[EXERCISE DIRECTIONS]
Below are the records; output them exactly from the first line through the line with "DFF | 163 | 163 | 33.0", stopping there.

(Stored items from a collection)
-=-=-=-=-

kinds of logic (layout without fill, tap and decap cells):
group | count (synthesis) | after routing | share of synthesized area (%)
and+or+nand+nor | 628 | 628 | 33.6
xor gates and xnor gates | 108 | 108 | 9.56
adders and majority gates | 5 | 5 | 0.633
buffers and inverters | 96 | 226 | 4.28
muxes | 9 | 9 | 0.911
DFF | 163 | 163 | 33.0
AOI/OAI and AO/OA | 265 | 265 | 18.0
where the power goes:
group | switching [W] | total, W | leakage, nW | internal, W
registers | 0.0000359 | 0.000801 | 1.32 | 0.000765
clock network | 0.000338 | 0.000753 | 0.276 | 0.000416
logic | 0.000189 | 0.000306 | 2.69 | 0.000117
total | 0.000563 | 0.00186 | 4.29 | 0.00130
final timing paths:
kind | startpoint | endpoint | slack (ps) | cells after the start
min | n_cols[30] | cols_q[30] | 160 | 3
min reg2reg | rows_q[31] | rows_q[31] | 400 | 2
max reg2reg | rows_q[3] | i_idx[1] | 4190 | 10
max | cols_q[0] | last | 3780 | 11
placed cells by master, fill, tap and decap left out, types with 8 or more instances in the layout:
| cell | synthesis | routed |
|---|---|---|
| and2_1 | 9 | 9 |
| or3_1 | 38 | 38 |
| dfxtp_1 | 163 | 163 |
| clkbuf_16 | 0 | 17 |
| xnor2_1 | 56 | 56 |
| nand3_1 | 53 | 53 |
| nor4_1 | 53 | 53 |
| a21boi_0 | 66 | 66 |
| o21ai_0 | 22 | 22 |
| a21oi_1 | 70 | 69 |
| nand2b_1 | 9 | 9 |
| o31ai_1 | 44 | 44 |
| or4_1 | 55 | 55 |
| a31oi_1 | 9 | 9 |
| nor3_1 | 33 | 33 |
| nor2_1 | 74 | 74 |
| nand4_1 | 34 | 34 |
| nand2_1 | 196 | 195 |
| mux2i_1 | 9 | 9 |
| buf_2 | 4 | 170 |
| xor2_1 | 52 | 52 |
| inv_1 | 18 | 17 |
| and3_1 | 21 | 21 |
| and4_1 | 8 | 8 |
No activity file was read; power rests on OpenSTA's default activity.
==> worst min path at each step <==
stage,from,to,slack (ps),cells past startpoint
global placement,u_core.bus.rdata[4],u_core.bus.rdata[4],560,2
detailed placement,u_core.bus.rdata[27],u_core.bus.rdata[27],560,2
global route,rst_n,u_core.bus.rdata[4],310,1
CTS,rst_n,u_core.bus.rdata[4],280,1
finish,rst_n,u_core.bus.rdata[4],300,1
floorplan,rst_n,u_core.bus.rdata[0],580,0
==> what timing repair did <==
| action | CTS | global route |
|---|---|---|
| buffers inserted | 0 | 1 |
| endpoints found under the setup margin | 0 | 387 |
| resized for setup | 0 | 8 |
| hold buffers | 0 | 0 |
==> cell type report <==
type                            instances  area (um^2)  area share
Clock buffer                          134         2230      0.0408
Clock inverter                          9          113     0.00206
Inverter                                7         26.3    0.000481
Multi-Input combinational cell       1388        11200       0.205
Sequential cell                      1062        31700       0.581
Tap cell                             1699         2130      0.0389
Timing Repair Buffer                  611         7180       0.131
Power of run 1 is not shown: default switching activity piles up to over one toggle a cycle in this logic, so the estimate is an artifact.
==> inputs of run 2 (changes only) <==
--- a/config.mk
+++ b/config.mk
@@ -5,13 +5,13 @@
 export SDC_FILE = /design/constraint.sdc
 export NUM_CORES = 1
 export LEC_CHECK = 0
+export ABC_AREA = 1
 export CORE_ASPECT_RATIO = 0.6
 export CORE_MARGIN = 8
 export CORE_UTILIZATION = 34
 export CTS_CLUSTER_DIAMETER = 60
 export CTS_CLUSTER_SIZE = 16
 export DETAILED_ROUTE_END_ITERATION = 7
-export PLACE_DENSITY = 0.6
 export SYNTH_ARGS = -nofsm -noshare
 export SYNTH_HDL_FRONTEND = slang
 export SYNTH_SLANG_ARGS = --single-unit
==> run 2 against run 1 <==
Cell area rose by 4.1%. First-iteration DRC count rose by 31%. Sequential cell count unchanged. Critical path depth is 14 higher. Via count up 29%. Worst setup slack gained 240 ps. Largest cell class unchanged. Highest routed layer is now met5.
<file path="src/rtl/hall_request_queue_if.sv">
// rtl/hall_request_queue_if.sv - request/response bundle between hall call capture, queue and controller
//
// Purpose : groups the request-capture and head-of-queue handshake signals of
//           hall_request_queue so they travel as one port.
// Signals : req_valid_input/src_input/dest_input/direction_input  request in
//           req_accept/req_reject/reject_code                       per-request verdict
//           out_valid/out_ready                                     head handshake
//           src_output/dest_output/direction_output                 head entry fields
// Modports: slave  - the queue (consumes requests, drives head)
//           master - the environment (drives requests and out_ready)
interface hall_request_queue_if #(
   parameter int FLOOR_W = 3
);
   logic               req_valid_input;
   logic [FLOOR_W-1:0] src_input;
   logic [FLOOR_W-1:0] dest_input;
   logic               direction_input;
   logic               req_accept;
   logic               req_reject;
   logic [1:0]         reject_code;
   logic               out_valid;
   logic               out_ready;
   logic [FLOOR_W-1:0] src_output;
   logic [FLOOR_W-1:0] dest_output;
   logic               direction_output;

   modport slave (
      input  req_valid_input, src_input, dest_input, direction_input, out_ready,
      output req_accept, req_reject, reject_code,
      output out_valid, src_output, dest_output, direction_output
   );

   modport master (
      output req_valid_input, src_input, dest_input, direction_input, out_ready,
      input  req_accept, req_reject, reject_code,
      input  out_valid, src_output, dest_output, direction_output
   );
endinterface

</file>
<file path="src/rtl/hall_request_queue.sv">
// rtl/hall_request_queue.sv - validating FIFO of passenger hall requests for the elevator controller
//
// Purpose : validates (src, dest, direction) requests, buffers accepted ones in
//           a DEPTH-entry FIFO and presents the head with a first-word
//           fall-through valid/ready handshake. Rejections are reported with a
//           reason code and counted in a saturating drop counter.
// Ports   : clk        - rising-edge clock
//           rst        - asynchronous active-high reset
//           bus        - hall_request_queue_if.slave (request in, verdict, head out)
//           level      - number of entries held (0..DEPTH)
//           drop_count - saturating count of rejected requests
// Option  : HALL_REQUEST_QUEUE_DEDUP_EN - reject requests identical to any held entry.
module hall_request_queue #(
   parameter int FLOOR_W    = 3,
   parameter int NUM_FLOORS = 8,
   parameter int DEPTH      = 4,
   parameter int CNT_W      = 8
) (
   input  logic                     clk,
   input  logic                     rst,
   hall_request_queue_if.slave      bus,
   output logic [$clog2(DEPTH):0]   level,
   output logic [CNT_W-1:0]         drop_count
);
   localparam int PTR_W = $clog2(DEPTH);
   localparam int ENT_W = 2 * FLOOR_W + 1;
   localparam logic [FLOOR_W:0] FLOOR_LIMIT = (FLOOR_W + 1)'(NUM_FLOORS);
   localparam logic [PTR_W:0]   FULL_LEVEL  = (PTR_W + 1)'(DEPTH);

   // Entries packed as {src, dest, direction}.
   logic [ENT_W-1:0] mem [DEPTH];
   logic [PTR_W-1:0] rd_ptr, wr_ptr, rd_ptr_n, wr_ptr_n;
   logic [PTR_W:0]   level_n;
   logic [ENT_W-1:0] in_entry, head_n;
   logic             pop, push, full, dup_hit;
   logic             bad_range, bad_same, bad_dir;
   logic             reject_n;
   logic [1:0]       code_n;

   assign in_entry = {bus.src_input, bus.dest_input, bus.direction_input};

`ifdef HALL_REQUEST_QUEUE_DEDUP_EN
   // Slot i is occupied when its distance past rd_ptr is below level. The head
   // still counts on an edge where it is being popped.
   always_comb begin
      dup_hit = 1'b0;
      for (int i = 0; i < DEPTH; i++) begin
         if (({1'b0, PTR_W'(i) - rd_ptr} < level) && (mem[i] == in_entry)) begin
            dup_hit = 1'b1;
         end
      end
   end
`else
   assign dup_hit = 1'b0;
`endif

   always_comb begin
      pop       = bus.out_valid & bus.out_ready;
      full      = (level == FULL_LEVEL);
      bad_range = ({1'b0, bus.src_input} >= FLOOR_LIMIT) || ({1'b0, bus.dest_input} >= FLOOR_LIMIT);
      bad_same  = (bus.src_input == bus.dest_input);
      bad_dir   = bus.direction_input ? (bus.src_input > bus.dest_input)
                                      : (bus.src_input < bus.dest_input);
      reject_n  = 1'b0;
      code_n    = 2'b00;
      push      = 1'b0;

      // Checks in priority order; the first failure supplies the code.
      if (bus.req_valid_input) begin
         if (bad_range) begin
            reject_n = 1'b1;
            code_n   = 2'b11;
         end else if (bad_same) begin
            reject_n = 1'b1;
            code_n   = 2'b01;
         end else if (bad_dir) begin
            reject_n = 1'b1;
            code_n   = 2'b10;
         end else if (dup_hit || (full && !pop)) begin
            reject_n = 1'b1;
            code_n   = 2'b00;
         end else begin
            push = 1'b1;
         end
      end

      rd_ptr_n = pop  ? rd_ptr + PTR_W'(1) : rd_ptr;
      wr_ptr_n = push ? wr_ptr + PTR_W'(1) : wr_ptr;

      level_n = level;
      if (push && !pop) begin
         level_n = level + (PTR_W + 1)'(1);
      end else if (pop && !push) begin
         level_n = level - (PTR_W + 1)'(1);
      end

      // The next head lives at rd_ptr_n. If that slot is the one being written
      // this edge (empty queue, or level=1 with pop), bypass the incoming entry.
      if (push && (rd_ptr_n == wr_ptr)) begin
         head_n = in_entry;
      end else begin
         head_n = mem[rd_ptr_n];
      end
   end

   always_ff @(posedge clk) begin
      if (push) begin
         mem[wr_ptr] <= in_entry;
      end
   end

   always_ff @(posedge clk or posedge rst) begin
      if (rst) begin
         rd_ptr               <= '0;
         wr_ptr               <= '0;
         level                <= '0;
         drop_count           <= '0;
         bus.req_accept       <= 1'b0;
         bus.req_reject       <= 1'b0;
         bus.reject_code      <= 2'b00;
         bus.out_valid        <= 1'b0;
         bus.src_output       <= '0;
         bus.dest_output      <= '0;
         bus.direction_output <= 1'b0;
      end else begin
         rd_ptr          <= rd_ptr_n;
         wr_ptr          <= wr_ptr_n;
         level           <= level_n;
         bus.req_accept  <= push;
         bus.req_reject  <= reject_n;
         bus.reject_code <= code_n;
         bus.out_valid   <= (level_n != '0);
         // Head fields only move when a new entry becomes head, so they hold
         // while the controller stalls.
         if (level_n != '0) begin
            {bus.src_output, bus.dest_output, bus.direction_output} <= head_n;
         end
         if (reject_n && (drop_count != '1)) begin
            drop_count <= drop_count + CNT_W'(1);
         end
      end
   end
endmodule

</file>
<file path="src/flat_wrapper.sv">
// flat-port wrapper written by rule: the top's interface ports become plain ports
module hall_request_queue_flat 
#(
   parameter int FLOOR_W    = 3,
   parameter int NUM_FLOORS = 8,
   parameter int DEPTH      = 4,
   parameter int CNT_W      = 8
)
  (clk, rst, level, drop_count, bus_req_valid_input, bus_src_input, bus_dest_input, bus_direction_input, bus_out_ready, bus_req_accept, bus_req_reject, bus_reject_code, bus_out_valid, bus_src_output, bus_dest_output, bus_direction_output);
  hall_request_queue_if #(.FLOOR_W(FLOOR_W)) bus_i ();
  input  logic clk;
  input  logic rst;
  output logic [$clog2(DEPTH):0] level;
  output logic [CNT_W-1:0] drop_count;
  input wire logic [$bits(bus_i.req_valid_input)-1:0] bus_req_valid_input;
  input wire logic [$bits(bus_i.src_input)-1:0] bus_src_input;
  input wire logic [$bits(bus_i.dest_input)-1:0] bus_dest_input;
  input wire logic [$bits(bus_i.direction_input)-1:0] bus_direction_input;
  input wire logic [$bits(bus_i.out_ready)-1:0] bus_out_ready;
  output wire logic [$bits(bus_i.req_accept)-1:0] bus_req_accept;
  output wire logic [$bits(bus_i.req_reject)-1:0] bus_req_reject;
  output wire logic [$bits(bus_i.reject_code)-1:0] bus_reject_code;
  output wire logic [$bits(bus_i.out_valid)-1:0] bus_out_valid;
  output wire logic [$bits(bus_i.src_output)-1:0] bus_src_output;
  output wire logic [$bits(bus_i.dest_output)-1:0] bus_dest_output;
  output wire logic [$bits(bus_i.direction_output)-1:0] bus_direction_output;
  assign bus_i.req_valid_input = bus_req_valid_input;
  assign bus_i.src_input = bus_src_input;
  assign bus_i.dest_input = bus_dest_input;
  assign bus_i.direction_input = bus_direction_input;
  assign bus_i.out_ready = bus_out_ready;
  assign bus_req_accept = bus_i.req_accept;
  assign bus_req_reject = bus_i.req_reject;
  assign bus_reject_code = bus_i.reject_code;
  assign bus_out_valid = bus_i.out_valid;
  assign bus_src_output = bus_i.src_output;
  assign bus_dest_output = bus_i.dest_output;
  assign bus_direction_output = bus_i.direction_output;
  hall_request_queue #(.FLOOR_W(FLOOR_W), .NUM_FLOORS(NUM_FLOORS), .DEPTH(DEPTH), .CNT_W(CNT_W)) u_core (.clk(clk), .rst(rst), .bus(bus_i), .level(level), .drop_count(drop_count));
endmodule
</file>
===== config.mk =====
export PLATFORM = sky130hd
export DESIGN_NAME = ezusb_sync_if
export DESIGN_NICKNAME = d
export VERILOG_FILES = /design/src/rtl/ezusb_sync_if.sv
export SDC_FILE = /design/constraint.sdc
export NUM_CORES = 1
export LEC_CHECK = 0
export ABC_AREA = 1
export ABC_CLOCK_PERIOD_IN_PS = 1100
export CAP_MARGIN = 40
export CELL_PAD_IN_SITES_DETAIL_PLACEMENT = 0
export CELL_PAD_IN_SITES_GLOBAL_PLACEMENT = 1
export CORE_MARGIN = 8
export CORE_UTILIZATION = 27
export DETAILED_ROUTE_END_ITERATION = 10
export PLACE_DENSITY = 0.87
export SLEW_MARGIN = 5
export SYNTH_ARGS = -nofsm -noshare
export SYNTH_HDL_FRONTEND = slang
export SYNTH_SLANG_ARGS = --single-unit

===== constraint.sdc =====
create_clock -name clk -period 1.1 [get_ports clk]
set_input_delay 0.11 -clock clk [delete_from_list [all_inputs] [get_ports clk]]
set_output_delay 0.11 -clock clk [all_outputs]
set_load 0.005 [all_outputs]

-=-=-=-=-

[REPLY TO THE TASK]
kinds of logic (layout without fill, tap and decap cells):
group | count (synthesis) | after routing | share of synthesized area (%)
and+or+nand+nor | 628 | 628 | 33.6
xor gates and xnor gates | 108 | 108 | 9.56
adders and majority gates | 5 | 5 | 0.633
buffers and inverters | 96 | 226 | 4.28
muxes | 9 | 9 | 0.911
DFF | 163 | 163 | 33.0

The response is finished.